++++ Data shown
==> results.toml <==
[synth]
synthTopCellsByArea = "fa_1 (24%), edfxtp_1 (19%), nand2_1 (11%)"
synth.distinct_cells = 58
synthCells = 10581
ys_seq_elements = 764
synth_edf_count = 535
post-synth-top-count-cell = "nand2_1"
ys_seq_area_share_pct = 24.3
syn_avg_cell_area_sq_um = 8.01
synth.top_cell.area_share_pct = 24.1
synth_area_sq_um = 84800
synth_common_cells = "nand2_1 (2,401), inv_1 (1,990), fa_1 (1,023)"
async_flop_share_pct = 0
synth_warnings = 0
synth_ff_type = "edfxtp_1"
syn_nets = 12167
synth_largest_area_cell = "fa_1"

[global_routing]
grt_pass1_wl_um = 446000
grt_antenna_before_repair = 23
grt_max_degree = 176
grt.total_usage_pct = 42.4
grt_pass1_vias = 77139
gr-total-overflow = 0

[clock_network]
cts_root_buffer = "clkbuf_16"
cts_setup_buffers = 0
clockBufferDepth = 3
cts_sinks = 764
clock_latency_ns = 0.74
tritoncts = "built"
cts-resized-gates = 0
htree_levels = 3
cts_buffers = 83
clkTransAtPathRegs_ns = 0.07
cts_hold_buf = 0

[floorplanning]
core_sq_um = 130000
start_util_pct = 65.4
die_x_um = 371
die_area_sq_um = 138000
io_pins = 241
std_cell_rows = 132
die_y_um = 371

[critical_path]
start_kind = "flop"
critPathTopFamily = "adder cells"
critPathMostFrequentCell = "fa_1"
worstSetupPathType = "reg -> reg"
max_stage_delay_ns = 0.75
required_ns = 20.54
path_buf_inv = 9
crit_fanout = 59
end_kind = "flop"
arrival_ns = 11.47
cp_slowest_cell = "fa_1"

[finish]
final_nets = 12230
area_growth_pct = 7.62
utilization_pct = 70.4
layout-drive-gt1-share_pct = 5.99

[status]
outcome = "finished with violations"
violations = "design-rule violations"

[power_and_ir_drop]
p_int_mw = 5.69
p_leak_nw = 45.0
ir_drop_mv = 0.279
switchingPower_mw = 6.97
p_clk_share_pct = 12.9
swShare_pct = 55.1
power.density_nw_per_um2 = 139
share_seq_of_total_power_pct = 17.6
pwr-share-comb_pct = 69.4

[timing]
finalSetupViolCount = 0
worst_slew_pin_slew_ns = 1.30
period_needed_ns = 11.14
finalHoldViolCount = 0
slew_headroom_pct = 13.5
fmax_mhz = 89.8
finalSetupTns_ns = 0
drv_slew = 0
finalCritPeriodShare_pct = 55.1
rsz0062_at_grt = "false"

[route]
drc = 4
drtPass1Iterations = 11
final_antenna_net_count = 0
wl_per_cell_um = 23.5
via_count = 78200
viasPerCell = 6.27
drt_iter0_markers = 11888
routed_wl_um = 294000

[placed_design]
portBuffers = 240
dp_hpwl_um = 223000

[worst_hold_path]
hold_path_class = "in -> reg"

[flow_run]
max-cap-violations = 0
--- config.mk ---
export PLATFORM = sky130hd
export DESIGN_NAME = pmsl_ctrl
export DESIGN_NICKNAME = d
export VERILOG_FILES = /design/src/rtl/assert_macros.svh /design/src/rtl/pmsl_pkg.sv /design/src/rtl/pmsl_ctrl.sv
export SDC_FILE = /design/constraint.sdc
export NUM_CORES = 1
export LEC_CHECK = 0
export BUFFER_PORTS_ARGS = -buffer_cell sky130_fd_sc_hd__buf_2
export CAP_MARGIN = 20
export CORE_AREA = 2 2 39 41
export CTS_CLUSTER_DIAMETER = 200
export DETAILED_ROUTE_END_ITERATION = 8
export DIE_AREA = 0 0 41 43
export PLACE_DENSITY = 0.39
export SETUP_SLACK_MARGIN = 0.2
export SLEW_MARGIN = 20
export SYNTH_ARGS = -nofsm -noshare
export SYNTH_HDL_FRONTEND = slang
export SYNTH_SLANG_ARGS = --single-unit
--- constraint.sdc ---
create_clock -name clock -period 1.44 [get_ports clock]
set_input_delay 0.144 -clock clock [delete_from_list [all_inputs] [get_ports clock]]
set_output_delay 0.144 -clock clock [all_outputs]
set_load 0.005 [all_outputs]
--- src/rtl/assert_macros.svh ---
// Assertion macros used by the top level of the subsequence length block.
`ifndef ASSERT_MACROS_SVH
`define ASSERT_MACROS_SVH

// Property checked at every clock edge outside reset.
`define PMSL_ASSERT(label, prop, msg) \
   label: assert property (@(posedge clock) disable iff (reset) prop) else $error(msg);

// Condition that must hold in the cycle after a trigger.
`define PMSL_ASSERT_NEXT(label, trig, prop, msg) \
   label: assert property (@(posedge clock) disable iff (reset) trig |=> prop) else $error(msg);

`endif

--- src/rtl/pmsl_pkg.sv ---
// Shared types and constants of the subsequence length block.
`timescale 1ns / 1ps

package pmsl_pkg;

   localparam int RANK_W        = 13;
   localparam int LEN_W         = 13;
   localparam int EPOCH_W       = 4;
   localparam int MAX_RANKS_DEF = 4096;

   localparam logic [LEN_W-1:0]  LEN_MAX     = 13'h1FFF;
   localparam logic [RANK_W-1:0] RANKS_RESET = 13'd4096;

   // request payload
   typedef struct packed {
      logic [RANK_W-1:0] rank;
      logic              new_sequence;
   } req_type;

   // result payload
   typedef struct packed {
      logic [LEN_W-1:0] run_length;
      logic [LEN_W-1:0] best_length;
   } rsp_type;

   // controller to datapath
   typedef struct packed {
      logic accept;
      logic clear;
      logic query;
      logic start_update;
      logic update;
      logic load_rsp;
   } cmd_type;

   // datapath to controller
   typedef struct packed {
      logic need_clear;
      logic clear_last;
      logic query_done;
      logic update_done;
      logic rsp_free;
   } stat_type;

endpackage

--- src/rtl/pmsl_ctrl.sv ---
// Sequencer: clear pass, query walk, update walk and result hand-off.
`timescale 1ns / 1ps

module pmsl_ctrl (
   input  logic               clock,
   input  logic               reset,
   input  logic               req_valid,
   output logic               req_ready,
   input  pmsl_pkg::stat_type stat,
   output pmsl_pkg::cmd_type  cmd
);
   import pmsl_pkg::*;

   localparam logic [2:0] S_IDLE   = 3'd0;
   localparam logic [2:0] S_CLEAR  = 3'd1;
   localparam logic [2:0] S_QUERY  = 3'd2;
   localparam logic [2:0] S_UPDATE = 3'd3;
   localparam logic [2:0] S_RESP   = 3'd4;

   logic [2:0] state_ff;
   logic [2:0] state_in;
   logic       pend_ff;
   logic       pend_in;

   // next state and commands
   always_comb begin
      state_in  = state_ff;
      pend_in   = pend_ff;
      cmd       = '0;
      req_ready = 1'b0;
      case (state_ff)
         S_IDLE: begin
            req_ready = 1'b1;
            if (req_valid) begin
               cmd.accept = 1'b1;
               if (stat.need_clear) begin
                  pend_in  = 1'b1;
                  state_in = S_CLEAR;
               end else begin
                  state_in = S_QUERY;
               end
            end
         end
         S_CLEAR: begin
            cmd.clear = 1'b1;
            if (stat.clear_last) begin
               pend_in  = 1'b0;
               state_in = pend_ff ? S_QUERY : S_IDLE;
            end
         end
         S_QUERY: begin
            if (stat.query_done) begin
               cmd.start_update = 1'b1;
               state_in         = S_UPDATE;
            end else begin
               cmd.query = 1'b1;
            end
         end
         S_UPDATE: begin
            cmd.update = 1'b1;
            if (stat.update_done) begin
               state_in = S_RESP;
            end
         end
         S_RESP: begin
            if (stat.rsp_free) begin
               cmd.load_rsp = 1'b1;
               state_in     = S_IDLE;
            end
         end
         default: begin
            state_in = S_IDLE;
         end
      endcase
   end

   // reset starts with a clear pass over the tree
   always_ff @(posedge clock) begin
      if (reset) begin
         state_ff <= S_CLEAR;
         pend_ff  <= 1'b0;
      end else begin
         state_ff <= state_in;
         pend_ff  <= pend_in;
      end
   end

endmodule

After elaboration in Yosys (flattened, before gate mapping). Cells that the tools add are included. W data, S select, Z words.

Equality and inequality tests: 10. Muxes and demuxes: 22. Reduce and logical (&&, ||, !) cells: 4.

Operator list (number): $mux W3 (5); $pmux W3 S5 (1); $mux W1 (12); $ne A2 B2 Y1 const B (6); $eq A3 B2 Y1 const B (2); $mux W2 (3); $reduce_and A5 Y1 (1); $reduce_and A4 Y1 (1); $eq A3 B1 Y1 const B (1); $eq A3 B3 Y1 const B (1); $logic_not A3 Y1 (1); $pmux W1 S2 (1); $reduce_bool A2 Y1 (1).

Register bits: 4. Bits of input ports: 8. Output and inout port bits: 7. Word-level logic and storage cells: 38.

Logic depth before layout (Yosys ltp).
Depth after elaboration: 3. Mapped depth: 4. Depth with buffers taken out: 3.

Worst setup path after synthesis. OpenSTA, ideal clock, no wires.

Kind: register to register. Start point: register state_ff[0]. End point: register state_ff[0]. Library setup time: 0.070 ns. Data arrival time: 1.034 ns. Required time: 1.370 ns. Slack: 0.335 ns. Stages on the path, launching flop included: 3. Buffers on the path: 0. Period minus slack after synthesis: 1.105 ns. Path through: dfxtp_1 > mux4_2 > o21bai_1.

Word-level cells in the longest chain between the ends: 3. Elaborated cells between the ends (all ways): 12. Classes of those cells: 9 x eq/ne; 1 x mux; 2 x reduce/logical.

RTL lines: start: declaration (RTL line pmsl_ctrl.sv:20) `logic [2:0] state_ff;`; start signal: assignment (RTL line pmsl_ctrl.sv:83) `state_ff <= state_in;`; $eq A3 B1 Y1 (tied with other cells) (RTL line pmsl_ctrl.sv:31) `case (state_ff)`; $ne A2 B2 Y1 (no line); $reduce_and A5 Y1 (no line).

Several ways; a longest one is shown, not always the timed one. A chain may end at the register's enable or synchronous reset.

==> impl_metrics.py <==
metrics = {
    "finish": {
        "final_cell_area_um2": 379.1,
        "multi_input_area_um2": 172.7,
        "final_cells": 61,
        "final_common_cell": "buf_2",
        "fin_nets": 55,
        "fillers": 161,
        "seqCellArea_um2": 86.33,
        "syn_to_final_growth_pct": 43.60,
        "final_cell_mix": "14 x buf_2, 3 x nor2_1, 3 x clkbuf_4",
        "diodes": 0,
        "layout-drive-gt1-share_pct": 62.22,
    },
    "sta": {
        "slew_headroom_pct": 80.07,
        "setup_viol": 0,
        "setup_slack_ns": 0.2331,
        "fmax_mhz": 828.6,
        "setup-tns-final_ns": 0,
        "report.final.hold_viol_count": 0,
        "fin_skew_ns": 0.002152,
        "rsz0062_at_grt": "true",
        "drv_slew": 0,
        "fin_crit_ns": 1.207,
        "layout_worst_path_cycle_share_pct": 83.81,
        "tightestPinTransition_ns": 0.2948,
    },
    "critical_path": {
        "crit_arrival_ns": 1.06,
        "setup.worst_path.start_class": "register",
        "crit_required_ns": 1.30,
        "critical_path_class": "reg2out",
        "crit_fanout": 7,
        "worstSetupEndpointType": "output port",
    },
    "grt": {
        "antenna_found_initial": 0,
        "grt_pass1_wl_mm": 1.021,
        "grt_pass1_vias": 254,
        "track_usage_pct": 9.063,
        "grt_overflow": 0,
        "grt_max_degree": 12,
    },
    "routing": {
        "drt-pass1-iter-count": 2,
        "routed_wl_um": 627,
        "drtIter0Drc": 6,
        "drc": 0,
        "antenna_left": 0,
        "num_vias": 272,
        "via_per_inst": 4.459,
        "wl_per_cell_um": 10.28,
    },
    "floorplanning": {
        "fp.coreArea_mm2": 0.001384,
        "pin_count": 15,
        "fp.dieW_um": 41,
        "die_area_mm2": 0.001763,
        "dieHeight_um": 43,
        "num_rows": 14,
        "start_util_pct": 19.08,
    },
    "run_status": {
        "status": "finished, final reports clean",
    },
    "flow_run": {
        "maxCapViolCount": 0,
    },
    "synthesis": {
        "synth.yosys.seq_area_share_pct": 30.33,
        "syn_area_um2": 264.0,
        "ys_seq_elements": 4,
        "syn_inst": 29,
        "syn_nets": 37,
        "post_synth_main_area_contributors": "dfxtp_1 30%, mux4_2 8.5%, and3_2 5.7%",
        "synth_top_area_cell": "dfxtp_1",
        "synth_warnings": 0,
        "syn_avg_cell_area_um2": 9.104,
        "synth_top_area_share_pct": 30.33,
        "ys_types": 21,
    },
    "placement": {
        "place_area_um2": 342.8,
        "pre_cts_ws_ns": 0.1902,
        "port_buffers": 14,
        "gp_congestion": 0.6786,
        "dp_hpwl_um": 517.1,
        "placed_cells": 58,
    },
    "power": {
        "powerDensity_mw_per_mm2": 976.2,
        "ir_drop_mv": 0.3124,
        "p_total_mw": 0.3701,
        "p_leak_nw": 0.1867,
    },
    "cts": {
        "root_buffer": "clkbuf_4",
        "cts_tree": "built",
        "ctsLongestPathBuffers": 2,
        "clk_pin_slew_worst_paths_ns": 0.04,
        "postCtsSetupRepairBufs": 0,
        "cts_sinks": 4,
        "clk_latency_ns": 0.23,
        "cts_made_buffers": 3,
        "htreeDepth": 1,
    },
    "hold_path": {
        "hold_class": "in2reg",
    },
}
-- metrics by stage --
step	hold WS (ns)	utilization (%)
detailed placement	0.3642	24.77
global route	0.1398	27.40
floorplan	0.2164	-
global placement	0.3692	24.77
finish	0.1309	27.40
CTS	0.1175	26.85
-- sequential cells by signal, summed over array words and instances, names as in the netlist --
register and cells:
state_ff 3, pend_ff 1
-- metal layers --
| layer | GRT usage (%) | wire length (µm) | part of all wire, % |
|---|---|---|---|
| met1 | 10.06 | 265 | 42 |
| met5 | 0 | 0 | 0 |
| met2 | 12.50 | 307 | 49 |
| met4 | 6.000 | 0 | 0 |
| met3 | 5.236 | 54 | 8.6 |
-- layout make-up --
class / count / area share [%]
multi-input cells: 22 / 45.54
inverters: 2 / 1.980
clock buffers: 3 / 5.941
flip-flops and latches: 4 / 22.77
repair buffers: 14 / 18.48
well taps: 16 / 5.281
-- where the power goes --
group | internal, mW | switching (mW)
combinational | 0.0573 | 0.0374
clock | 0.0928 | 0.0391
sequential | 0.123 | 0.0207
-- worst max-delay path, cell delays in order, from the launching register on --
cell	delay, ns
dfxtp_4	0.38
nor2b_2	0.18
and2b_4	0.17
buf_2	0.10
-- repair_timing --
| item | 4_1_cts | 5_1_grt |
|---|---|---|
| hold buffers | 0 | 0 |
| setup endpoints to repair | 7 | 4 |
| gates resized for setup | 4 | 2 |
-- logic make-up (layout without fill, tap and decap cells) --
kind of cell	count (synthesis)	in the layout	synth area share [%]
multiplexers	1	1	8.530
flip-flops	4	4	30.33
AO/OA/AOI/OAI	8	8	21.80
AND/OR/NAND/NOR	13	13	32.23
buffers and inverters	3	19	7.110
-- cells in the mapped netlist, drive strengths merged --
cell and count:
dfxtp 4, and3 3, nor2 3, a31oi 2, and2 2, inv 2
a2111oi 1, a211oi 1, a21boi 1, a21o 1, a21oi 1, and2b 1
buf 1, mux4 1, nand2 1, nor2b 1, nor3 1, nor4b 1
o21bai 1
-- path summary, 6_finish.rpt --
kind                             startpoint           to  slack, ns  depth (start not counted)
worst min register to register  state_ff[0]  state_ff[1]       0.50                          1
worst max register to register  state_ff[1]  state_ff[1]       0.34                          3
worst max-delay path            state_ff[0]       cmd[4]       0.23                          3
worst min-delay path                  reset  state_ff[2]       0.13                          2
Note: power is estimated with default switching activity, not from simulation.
++++++++
**What you will do:** In the entries above, one line contains "synth_area_sq_um = 84800" and another contains "htree_levels = 3". Reproduce exactly those two lines and the lines between them, nothing else.

**Problem solution:**
synth_area_sq_um = 84800
synth_common_cells = "nand2_1 (2,401), inv_1 (1,990), fa_1 (1,023)"
async_flop_share_pct = 0
synth_warnings = 0
synth_ff_type = "edfxtp_1"
syn_nets = 12167
synth_largest_area_cell = "fa_1"

[global_routing]
grt_pass1_wl_um = 446000
grt_antenna_before_repair = 23
grt_max_degree = 176
grt.total_usage_pct = 42.4
grt_pass1_vias = 77139
gr-total-overflow = 0

[clock_network]
cts_root_buffer = "clkbuf_16"
cts_setup_buffers = 0
clockBufferDepth = 3
cts_sinks = 764
clock_latency_ns = 0.74
tritoncts = "built"
cts-resized-gates = 0
htree_levels = 3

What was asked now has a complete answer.